Potere would not say whether the decision to seek a death sentence against McAndrew suggested that investigators doubted his claims of mental illness.
His attorney Stephen Heckman described their decision as "ill-advised."
"Given the facts in this case and the mental-health issues, I don't know if he fully understands it," he said. "We hope we can convince prosecutors not to seek the death penalty."
Since his arrest last spring, McAndrew has been held at Norristown State Hospital, a facility used to house criminal suspects in need of mental health treatment.
Although prosecutors have argued that they have no record of his ever having received a professional diagnosis before his incarceration, a judge has denied their requests that McAndrew be returned to a prison cell.
Family friends maintain he has long struggled with what they believe to be schizophrenia.

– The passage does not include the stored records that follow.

**config.mk**
```make
export PLATFORM = sky130hd
export DESIGN_NAME = mult_pipe_flat
export DESIGN_NICKNAME = d
export VERILOG_FILES = /design/src/rtl/mult_pipe_if.sv /design/src/rtl/mult_pipe.sv /design/src/flat_wrapper.sv
export SDC_FILE = /design/constraint.sdc
export NUM_CORES = 2
export LEC_CHECK = 0
export BUFFER_PORTS_ARGS = -buffer_cell sky130_fd_sc_hd__buf_2
export CORE_ASPECT_RATIO = 1.5
export CORE_MARGIN = 2
export CORE_UTILIZATION = 50
export CTS_CLUSTER_DIAMETER = 40
export DETAILED_ROUTE_END_ITERATION = 12
export GPL_TIMING_DRIVEN = 0
export PLACE_DENSITY = 0.64
export SYNTH_ARGS = -nofsm -noshare
export SYNTH_HDL_FRONTEND = slang
export SYNTH_SLANG_ARGS = --single-unit
```
**constraint.sdc**
```tcl
create_clock -name clock -period 13 [get_ports clock]
set_clock_uncertainty 0.15 [all_clocks]
set_input_delay 1.95 -clock clock [delete_from_list [all_inputs] [get_ports clock]]
set_output_delay 1.95 -clock clock [all_outputs]
set_load 0.01 [all_outputs]
```
### src/rtl/fifo_event_deframer.sv
// fifo_event_deframer
//   Read-side deframer for the 16-bit tube-event stream held in the dual-clock
//   event FIFO. Pops words under its own flow control, parses frames of
//   WORDS_PER_EVENT tube words plus a terminator, checks each tag against the
//   fixed tube order, and emits one decoded hit per tube word on a
//   valid/ready handshake. It also reports per-frame status and running counters.
//
//   Build option: define FIFO_DEFRAME_ZERO_SUPPRESS_EN to drop hits whose
//   time field is zero. These words are still tag-checked and counted.
//
// Ports
//   RD_CLK       FIFO read clock. All logic runs on its rising edge.
//   CLR_N        synchronous active-low clear
//   FIFO_DOUT    FIFO read data: [15:8] hit time, [7:0] tube tag
//   FIFO_EMPTY   FIFO empty flag
//   FIFO_VALID   FIFO_DOUT valid, one cycle after an accepted FIFO_RD_EN
//   FIFO_RD_EN   pop request (registered)
//   HIT_VALID    decoded hit available
//   HIT_READY    downstream accepts the hit
//   HIT_CHAMBER  0 = chamber 3, 1 = chamber 4
//   HIT_LAYER    0 = layer A, 1 = layer B
//   HIT_INDEX    tube index 0..7
//   HIT_TIME     time field of the tube word
//   EVT_DONE     one-cycle pulse when a frame ends (terminator or abort)
//   EVT_ERR      status of the last finished frame (1 = bad)
//   EVT_COUNT    good frames, wraps
//   ERR_COUNT    bad frames, saturates at 255
module fifo_event_deframer #(
  parameter int unsigned WORDS_PER_EVENT = 32,
  parameter logic [15:0] TERM_WORD       = 16'hFFFF,
  parameter int unsigned CNT_W           = 16
) (
  input  logic             RD_CLK,
  input  logic             CLR_N,
  input  logic [15:0]      FIFO_DOUT,
  input  logic             FIFO_EMPTY,
  input  logic             FIFO_VALID,
  output logic             FIFO_RD_EN,
  output logic             HIT_VALID,
  input  logic             HIT_READY,
  output logic             HIT_CHAMBER,
  output logic             HIT_LAYER,
  output logic [2:0]       HIT_INDEX,
  output logic [7:0]       HIT_TIME,
  output logic             EVT_DONE,
  output logic             EVT_ERR,
  output logic [CNT_W-1:0] EVT_COUNT,
  output logic [7:0]       ERR_COUNT
);

  localparam int unsigned K_W = $clog2(WORDS_PER_EVENT + 1);

  typedef enum logic [1:0] {S_HUNT, S_DATA, S_TERM, S_DROP} state_t;

  // Tube order: chamber selects the upper tag bits, and the index bits are
  // stored reversed in the tag.
  function automatic logic [7:0] exp_tag(input logic [4:0] k);
    return {(k[4] ? 3'b001 : 3'b110), 1'b0, k[3], k[0], k[1], k[2]};
  endfunction

  // Input buffer and read tracking
  logic [15:0]      r_buf [2];
  logic             r_wptr;
  logic             r_rptr;
  logic [1:0]       r_occ;
  logic             r_infl;
  logic             r_rd_en;

  // FSM and outputs
  state_t           r_state;
  state_t           w_state_n;
  logic [K_W-1:0]   r_k;
  logic [K_W-1:0]   w_k_n;
  logic [K_W-1:0]   w_k_inc;
  logic             r_hit_valid;
  logic             r_hit_chamber;
  logic             r_hit_layer;
  logic [2:0]       r_hit_index;
  logic [7:0]       r_hit_time;
  logic             r_evt_done;
  logic             r_evt_err;
  logic [CNT_W-1:0] r_evt_count;
  logic [7:0]       r_err_count;

  logic             w_in_valid;
  logic             w_from_buf;
  logic             w_head_valid;
  logic [15:0]      w_head;
  logic             w_is_term;
  logic             w_tag_ok;
  logic             w_out_free;
  logic             w_suppress;
  logic             w_good;
  logic             w_consume;
  logic             w_hit_load;
  logic             w_done;
  logic             w_err;
  logic             w_buf_wr;
  logic             w_buf_rd;
  logic [1:0]       w_occ_n;
  logic             w_infl_n;
  logic [1:0]       w_fill;

  // Data returned for a read issued before a clear finds r_infl low and is dropped.
  assign w_in_valid   = FIFO_VALID && r_infl;
  assign w_from_buf   = (r_occ != 2'd0);
  assign w_head_valid = w_from_buf || w_in_valid;
  // When the buffer is empty the arriving word is consumed directly, so
  // FIFO_VALID reaches HIT_VALID in one cycle.
  assign w_head       = w_from_buf ? r_buf[r_rptr] : FIFO_DOUT;
  assign w_is_term    = (w_head == TERM_WORD);
  assign w_tag_ok     = (w_head[7:0] == exp_tag(r_k[4:0]));
  assign w_out_free   = !r_hit_valid || HIT_READY;
  assign w_k_inc      = r_k + K_W'(1);

`ifdef FIFO_DEFRAME_ZERO_SUPPRESS_EN
  assign w_suppress = (w_head[15:8] == 8'd0);
`else
  assign w_suppress = 1'b0;
`endif

  // The hit register acts as a third slot after the two-entry buffer. The
  // buffer can then stay at or below one word while the pop loop runs at
  // full rate, and a long downstream stall still cannot overflow it.
  assign w_buf_wr = w_in_valid && !(!w_from_buf && w_consume);
  assign w_buf_rd = w_from_buf && w_consume;
  assign w_occ_n  = r_occ + {1'b0, w_buf_wr} - {1'b0, w_buf_rd};
  assign w_infl_n = r_rd_en && !FIFO_EMPTY;
  assign w_fill   = w_occ_n + {1'b0, w_infl_n};

  always_ff @(posedge RD_CLK) begin
    if (!CLR_N) begin
      r_buf   <= '{default: '0};
      r_wptr  <= 1'b0;
      r_rptr  <= 1'b0;
      r_occ   <= '0;
      r_infl  <= 1'b0;
      r_rd_en <= 1'b0;
    end else begin
      if (w_buf_wr) begin
        r_buf[r_wptr] <= FIFO_DOUT;
        r_wptr        <= ~r_wptr;
      end
      if (w_buf_rd) begin
        r_rptr <= ~r_rptr;
      end
      r_occ   <= w_occ_n;
      r_infl  <= w_infl_n;
      r_rd_en <= !FIFO_EMPTY && (w_fill < 2'd2);
    end
  end

  always_comb begin
    w_state_n  = r_state;
    w_k_n      = r_k;
    w_consume  = 1'b0;
    w_hit_load = 1'b0;
    w_done     = 1'b0;
    w_err      = 1'b0;
    w_good     = 1'b0;
    if (w_head_valid) begin
      unique case (r_state)
        S_HUNT: begin
          // r_k is always zero here, so w_tag_ok compares against word 0.
          if (!w_is_term && w_tag_ok) begin
            w_good = 1'b1;
          end else begin
            w_consume = 1'b1;
          end
        end
        S_DATA: begin
          if (w_is_term) begin
            w_consume = 1'b1;
            w_done    = 1'b1;
            w_err     = 1'b1;
            w_k_n     = '0;
            w_state_n = S_HUNT;
          end else if (!w_tag_ok) begin
            w_consume = 1'b1;
            w_done    = 1'b1;
            w_err     = 1'b1;
            w_k_n     = '0;
            w_state_n = S_DROP;
          end else begin
            w_good = 1'b1;
          end
        end
        S_TERM: begin
          w_consume = 1'b1;
          w_done    = 1'b1;
          w_k_n     = '0;
          if (w_is_term) begin
            w_state_n = S_HUNT;
          end else begin
            w_err     = 1'b1;
            w_state_n = S_DROP;
          end
        end
        S_DROP: begin
          w_consume = 1'b1;
          if (w_is_term) begin
            w_state_n = S_HUNT;
          end
        end
        default: begin
          w_state_n = S_HUNT;
        end
      endcase
      // A suppressed word needs no output slot, so it never waits for one.
      if (w_good && (w_suppress || w_out_free)) begin
        w_consume  = 1'b1;
        w_hit_load = !w_suppress;
        w_k_n      = w_k_inc;
        w_state_n  = (w_k_inc == K_W'(WORDS_PER_EVENT)) ? S_TERM : S_DATA;
      end
    end
  end

  always_ff @(posedge RD_CLK) begin
    if (!CLR_N) begin
      r_state       <= S_HUNT;
      r_k           <= '0;
      r_hit_valid   <= 1'b0;
      r_hit_chamber <= 1'b0;
      r_hit_layer   <= 1'b0;
      r_hit_index   <= '0;
      r_hit_time    <= '0;
      r_evt_done    <= 1'b0;
      r_evt_err     <= 1'b0;
      r_evt_count   <= '0;
      r_err_count   <= '0;
    end else begin
      r_state <= w_state_n;
      r_k     <= w_k_n;
      if (w_hit_load) begin
        r_hit_valid   <= 1'b1;
        r_hit_chamber <= r_k[4];
        r_hit_layer   <= r_k[3];
        r_hit_index   <= r_k[2:0];
        r_hit_time    <= w_head[15:8];
      end else if (HIT_READY) begin
        r_hit_valid <= 1'b0;
      end
      r_evt_done <= w_done;
      if (w_done) begin
        r_evt_err <= w_err;
      end
      if (w_done && !w_err) begin
        r_evt_count <= r_evt_count + CNT_W'(1);
      end
      if (w_done && w_err && (r_err_count != 8'hFF)) begin
        r_err_count <= r_err_count + 8'd1;
      end
    end
  end

  assign FIFO_RD_EN  = r_rd_en;
  assign HIT_VALID   = r_hit_valid;
  assign HIT_CHAMBER = r_hit_chamber;
  assign HIT_LAYER   = r_hit_layer;
  assign HIT_INDEX   = r_hit_index;
  assign HIT_TIME    = r_hit_time;
  assign EVT_DONE    = r_evt_done;
  assign EVT_ERR     = r_evt_err;
  assign EVT_COUNT   = r_evt_count;
  assign ERR_COUNT   = r_err_count;

endmodule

Upper Merion police found McAndrew on March 5 covered in blood and standing outside his family's house in the Gulph Mills section of the township. Inside, his father, Joseph Sr.; mother, Susan; and twin brother, James, lay stabbed and bleeding alongside what detectives have described as an 18-inch "samurai-style" sword.
During initial interviews with investigators, McAndrew called the deaths an "extermination" of a "person named brother," "person named mother," and "person named father," according to court documents.
McAndrew is set to take his case before a jury Oct. 4.